■ **EXERCISE DIRECTIONS**: Produce as output only the lines below starting at the line with "buf+inv,211,10.3" and continuing through the line with "sky130_fd_sc_hd__nor2_1,63", each one exactly as written.

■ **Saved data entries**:
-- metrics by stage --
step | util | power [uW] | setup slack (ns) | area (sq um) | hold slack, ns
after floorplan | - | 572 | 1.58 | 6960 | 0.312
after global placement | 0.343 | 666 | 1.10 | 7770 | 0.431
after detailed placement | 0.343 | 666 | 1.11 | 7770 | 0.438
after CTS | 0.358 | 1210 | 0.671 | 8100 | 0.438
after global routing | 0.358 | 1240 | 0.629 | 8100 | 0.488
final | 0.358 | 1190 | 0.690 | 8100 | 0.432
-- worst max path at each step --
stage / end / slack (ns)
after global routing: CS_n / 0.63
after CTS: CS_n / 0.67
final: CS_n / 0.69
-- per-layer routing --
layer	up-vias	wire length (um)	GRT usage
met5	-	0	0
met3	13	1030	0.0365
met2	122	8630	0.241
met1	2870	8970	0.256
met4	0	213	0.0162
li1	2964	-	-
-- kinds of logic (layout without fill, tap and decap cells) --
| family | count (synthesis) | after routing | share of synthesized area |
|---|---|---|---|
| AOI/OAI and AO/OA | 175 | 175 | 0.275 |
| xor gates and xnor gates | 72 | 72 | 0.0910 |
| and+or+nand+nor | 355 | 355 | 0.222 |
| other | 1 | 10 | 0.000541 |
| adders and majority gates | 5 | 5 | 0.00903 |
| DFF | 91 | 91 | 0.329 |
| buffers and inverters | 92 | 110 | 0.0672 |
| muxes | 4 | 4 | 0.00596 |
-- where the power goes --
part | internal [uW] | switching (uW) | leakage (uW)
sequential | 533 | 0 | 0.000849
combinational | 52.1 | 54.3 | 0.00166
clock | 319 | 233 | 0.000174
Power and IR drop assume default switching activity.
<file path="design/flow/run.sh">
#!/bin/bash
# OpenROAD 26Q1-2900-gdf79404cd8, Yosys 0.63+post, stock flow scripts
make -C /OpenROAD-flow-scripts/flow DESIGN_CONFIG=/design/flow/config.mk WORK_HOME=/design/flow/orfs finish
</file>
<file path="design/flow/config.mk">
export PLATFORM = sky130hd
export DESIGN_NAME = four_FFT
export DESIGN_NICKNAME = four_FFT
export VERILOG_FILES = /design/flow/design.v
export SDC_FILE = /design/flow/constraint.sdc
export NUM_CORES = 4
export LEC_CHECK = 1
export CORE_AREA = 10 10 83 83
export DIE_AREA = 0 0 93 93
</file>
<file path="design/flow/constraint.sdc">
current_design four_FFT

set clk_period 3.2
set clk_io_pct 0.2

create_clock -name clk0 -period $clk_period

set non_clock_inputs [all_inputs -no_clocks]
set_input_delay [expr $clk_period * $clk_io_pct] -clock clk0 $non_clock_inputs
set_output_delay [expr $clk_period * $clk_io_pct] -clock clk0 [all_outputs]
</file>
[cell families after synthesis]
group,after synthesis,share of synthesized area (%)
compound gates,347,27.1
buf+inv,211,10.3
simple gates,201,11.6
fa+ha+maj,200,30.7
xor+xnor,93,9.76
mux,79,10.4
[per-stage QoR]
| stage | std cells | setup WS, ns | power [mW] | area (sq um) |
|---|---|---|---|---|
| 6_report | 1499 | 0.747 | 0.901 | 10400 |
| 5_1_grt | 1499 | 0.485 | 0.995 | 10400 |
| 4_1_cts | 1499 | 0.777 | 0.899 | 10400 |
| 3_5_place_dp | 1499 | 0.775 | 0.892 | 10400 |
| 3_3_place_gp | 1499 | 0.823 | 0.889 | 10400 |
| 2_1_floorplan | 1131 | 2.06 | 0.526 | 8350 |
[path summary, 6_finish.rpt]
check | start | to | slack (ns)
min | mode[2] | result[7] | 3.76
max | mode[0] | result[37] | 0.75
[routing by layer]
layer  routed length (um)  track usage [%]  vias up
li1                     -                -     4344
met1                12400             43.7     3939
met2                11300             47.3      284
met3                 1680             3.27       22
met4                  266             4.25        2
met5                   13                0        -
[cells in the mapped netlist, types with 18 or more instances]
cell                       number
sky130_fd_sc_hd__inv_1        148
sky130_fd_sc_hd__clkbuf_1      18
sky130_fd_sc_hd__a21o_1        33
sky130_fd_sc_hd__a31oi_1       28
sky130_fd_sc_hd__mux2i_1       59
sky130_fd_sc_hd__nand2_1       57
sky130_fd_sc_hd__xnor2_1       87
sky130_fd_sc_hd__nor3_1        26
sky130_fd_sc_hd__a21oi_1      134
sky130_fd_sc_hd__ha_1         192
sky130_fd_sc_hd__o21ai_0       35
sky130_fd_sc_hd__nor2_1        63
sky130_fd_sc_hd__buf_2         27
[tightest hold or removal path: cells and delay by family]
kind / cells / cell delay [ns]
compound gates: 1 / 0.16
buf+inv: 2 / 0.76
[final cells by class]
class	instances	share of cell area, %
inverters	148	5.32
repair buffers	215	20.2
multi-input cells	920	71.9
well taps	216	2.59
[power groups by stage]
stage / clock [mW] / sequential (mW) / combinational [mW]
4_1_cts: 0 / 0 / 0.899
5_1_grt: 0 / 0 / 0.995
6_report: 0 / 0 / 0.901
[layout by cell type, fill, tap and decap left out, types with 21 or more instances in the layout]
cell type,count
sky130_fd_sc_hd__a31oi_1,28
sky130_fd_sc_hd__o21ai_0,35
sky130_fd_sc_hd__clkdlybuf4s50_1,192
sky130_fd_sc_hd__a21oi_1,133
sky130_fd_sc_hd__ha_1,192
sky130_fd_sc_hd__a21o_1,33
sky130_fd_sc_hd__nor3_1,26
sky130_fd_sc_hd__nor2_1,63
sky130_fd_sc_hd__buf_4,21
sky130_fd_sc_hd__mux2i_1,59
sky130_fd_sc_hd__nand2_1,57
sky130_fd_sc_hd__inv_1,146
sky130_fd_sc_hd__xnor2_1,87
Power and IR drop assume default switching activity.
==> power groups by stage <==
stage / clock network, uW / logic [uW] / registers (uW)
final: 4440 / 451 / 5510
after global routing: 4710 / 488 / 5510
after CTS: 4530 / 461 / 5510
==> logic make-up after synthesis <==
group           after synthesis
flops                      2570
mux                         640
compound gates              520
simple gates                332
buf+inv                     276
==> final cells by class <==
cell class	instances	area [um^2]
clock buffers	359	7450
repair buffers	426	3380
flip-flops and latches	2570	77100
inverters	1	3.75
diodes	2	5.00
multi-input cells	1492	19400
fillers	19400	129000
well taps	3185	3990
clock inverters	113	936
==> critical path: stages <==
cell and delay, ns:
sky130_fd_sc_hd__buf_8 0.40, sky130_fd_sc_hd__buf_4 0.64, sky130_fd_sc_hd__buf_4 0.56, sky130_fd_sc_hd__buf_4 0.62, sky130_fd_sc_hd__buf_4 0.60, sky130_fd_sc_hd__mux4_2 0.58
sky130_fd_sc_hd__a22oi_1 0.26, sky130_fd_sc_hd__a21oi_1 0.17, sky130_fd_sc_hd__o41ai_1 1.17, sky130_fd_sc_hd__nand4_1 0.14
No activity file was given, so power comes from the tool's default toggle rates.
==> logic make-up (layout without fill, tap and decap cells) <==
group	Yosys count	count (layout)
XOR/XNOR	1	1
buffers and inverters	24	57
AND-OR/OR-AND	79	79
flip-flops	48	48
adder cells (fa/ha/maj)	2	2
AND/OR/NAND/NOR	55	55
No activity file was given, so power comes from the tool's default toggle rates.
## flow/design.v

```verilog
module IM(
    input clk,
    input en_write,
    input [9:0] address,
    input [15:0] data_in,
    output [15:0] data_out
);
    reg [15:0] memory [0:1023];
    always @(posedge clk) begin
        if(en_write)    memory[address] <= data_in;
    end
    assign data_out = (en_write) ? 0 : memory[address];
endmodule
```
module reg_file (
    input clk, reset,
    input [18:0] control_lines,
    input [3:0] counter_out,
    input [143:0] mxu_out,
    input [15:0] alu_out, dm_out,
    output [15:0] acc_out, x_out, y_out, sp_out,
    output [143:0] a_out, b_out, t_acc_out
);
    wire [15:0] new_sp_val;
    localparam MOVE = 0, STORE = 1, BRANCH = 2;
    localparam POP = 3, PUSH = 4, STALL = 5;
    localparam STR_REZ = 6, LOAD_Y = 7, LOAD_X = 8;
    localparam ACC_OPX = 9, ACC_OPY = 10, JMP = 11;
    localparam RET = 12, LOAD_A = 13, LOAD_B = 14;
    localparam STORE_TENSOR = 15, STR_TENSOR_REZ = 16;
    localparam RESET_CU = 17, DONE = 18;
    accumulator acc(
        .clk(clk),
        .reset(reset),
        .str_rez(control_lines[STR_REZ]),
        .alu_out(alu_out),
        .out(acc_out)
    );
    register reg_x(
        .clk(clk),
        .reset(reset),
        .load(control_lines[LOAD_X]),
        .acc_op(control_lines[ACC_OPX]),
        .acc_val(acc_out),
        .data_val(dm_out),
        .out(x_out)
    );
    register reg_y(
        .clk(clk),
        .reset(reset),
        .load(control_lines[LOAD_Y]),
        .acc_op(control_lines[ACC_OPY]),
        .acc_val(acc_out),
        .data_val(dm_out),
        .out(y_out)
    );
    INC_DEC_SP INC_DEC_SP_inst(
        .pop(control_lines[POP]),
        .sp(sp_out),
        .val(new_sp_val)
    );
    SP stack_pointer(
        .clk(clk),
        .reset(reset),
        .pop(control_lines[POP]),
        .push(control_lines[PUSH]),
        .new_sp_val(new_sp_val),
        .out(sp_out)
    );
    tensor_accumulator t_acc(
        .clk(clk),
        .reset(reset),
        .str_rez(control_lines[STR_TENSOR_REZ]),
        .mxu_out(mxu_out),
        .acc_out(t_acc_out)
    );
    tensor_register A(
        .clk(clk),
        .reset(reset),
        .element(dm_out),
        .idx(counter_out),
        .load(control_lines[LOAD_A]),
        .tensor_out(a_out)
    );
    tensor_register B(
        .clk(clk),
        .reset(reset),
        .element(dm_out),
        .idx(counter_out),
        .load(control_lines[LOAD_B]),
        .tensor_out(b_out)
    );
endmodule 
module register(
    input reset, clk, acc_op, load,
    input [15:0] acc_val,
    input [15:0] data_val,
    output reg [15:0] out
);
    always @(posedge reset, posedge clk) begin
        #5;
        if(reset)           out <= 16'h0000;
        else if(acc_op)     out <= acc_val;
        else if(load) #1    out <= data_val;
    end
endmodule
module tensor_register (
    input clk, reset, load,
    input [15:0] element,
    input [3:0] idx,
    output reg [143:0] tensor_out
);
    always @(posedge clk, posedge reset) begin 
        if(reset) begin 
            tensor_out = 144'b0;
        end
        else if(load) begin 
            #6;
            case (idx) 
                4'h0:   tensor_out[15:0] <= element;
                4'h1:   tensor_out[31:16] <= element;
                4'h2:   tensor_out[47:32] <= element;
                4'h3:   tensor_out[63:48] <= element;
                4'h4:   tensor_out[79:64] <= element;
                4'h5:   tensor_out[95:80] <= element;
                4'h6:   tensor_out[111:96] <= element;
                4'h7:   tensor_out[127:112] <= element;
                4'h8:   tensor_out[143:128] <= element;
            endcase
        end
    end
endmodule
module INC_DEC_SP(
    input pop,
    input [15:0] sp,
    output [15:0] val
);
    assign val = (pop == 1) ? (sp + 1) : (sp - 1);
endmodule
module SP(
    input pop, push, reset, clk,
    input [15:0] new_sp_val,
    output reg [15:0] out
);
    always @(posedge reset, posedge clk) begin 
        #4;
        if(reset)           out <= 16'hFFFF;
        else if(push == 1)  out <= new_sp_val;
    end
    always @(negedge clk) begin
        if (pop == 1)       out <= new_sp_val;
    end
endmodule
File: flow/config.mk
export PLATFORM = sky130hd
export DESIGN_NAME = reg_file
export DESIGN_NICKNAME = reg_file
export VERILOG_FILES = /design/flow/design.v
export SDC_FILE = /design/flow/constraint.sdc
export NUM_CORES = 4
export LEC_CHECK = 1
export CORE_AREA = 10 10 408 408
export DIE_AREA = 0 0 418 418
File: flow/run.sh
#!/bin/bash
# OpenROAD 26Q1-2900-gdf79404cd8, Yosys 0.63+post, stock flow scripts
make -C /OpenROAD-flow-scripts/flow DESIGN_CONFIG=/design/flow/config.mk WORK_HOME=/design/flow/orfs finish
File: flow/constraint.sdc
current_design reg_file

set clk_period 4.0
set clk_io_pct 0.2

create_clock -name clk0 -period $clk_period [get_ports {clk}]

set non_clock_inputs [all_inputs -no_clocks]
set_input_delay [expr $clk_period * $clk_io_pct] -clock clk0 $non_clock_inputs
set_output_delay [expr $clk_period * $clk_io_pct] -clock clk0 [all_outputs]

■ **RESPONSE**:
buf+inv,211,10.3
simple gates,201,11.6
fa+ha+maj,200,30.7
xor+xnor,93,9.76
mux,79,10.4
[per-stage QoR]
| stage | std cells | setup WS, ns | power [mW] | area (sq um) |
|---|---|---|---|---|
| 6_report | 1499 | 0.747 | 0.901 | 10400 |
| 5_1_grt | 1499 | 0.485 | 0.995 | 10400 |
| 4_1_cts | 1499 | 0.777 | 0.899 | 10400 |
| 3_5_place_dp | 1499 | 0.775 | 0.892 | 10400 |
| 3_3_place_gp | 1499 | 0.823 | 0.889 | 10400 |
| 2_1_floorplan | 1131 | 2.06 | 0.526 | 8350 |
[path summary, 6_finish.rpt]
check | start | to | slack (ns)
min | mode[2] | result[7] | 3.76
max | mode[0] | result[37] | 0.75
[routing by layer]
layer  routed length (um)  track usage [%]  vias up
li1                     -                -     4344
met1                12400             43.7     3939
met2                11300             47.3      284
met3                 1680             3.27       22
met4                  266             4.25        2
met5                   13                0        -
[cells in the mapped netlist, types with 18 or more instances]
cell                       number
sky130_fd_sc_hd__inv_1        148
sky130_fd_sc_hd__clkbuf_1      18
sky130_fd_sc_hd__a21o_1        33
sky130_fd_sc_hd__a31oi_1       28
sky130_fd_sc_hd__mux2i_1       59
sky130_fd_sc_hd__nand2_1       57
sky130_fd_sc_hd__xnor2_1       87
sky130_fd_sc_hd__nor3_1        26
sky130_fd_sc_hd__a21oi_1      134
sky130_fd_sc_hd__ha_1         192
sky130_fd_sc_hd__o21ai_0       35
sky130_fd_sc_hd__nor2_1        63
sky130_fd_sc_hd__buf_2         27
[tightest hold or removal path: cells and delay by family]
kind / cells / cell delay [ns]
compound gates: 1 / 0.16
buf+inv: 2 / 0.76
[final cells by class]
class	instances	share of cell area, %
inverters	148	5.32
repair buffers	215	20.2
multi-input cells	920	71.9
well taps	216	2.59
[power groups by stage]
stage / clock [mW] / sequential (mW) / combinational [mW]
4_1_cts: 0 / 0 / 0.899
5_1_grt: 0 / 0 / 0.995
6_report: 0 / 0 / 0.901
[layout by cell type, fill, tap and decap left out, types with 21 or more instances in the layout]
cell type,count
sky130_fd_sc_hd__a31oi_1,28
sky130_fd_sc_hd__o21ai_0,35
sky130_fd_sc_hd__clkdlybuf4s50_1,192
sky130_fd_sc_hd__a21oi_1,133
sky130_fd_sc_hd__ha_1,192
sky130_fd_sc_hd__a21o_1,33
sky130_fd_sc_hd__nor3_1,26
sky130_fd_sc_hd__nor2_1,63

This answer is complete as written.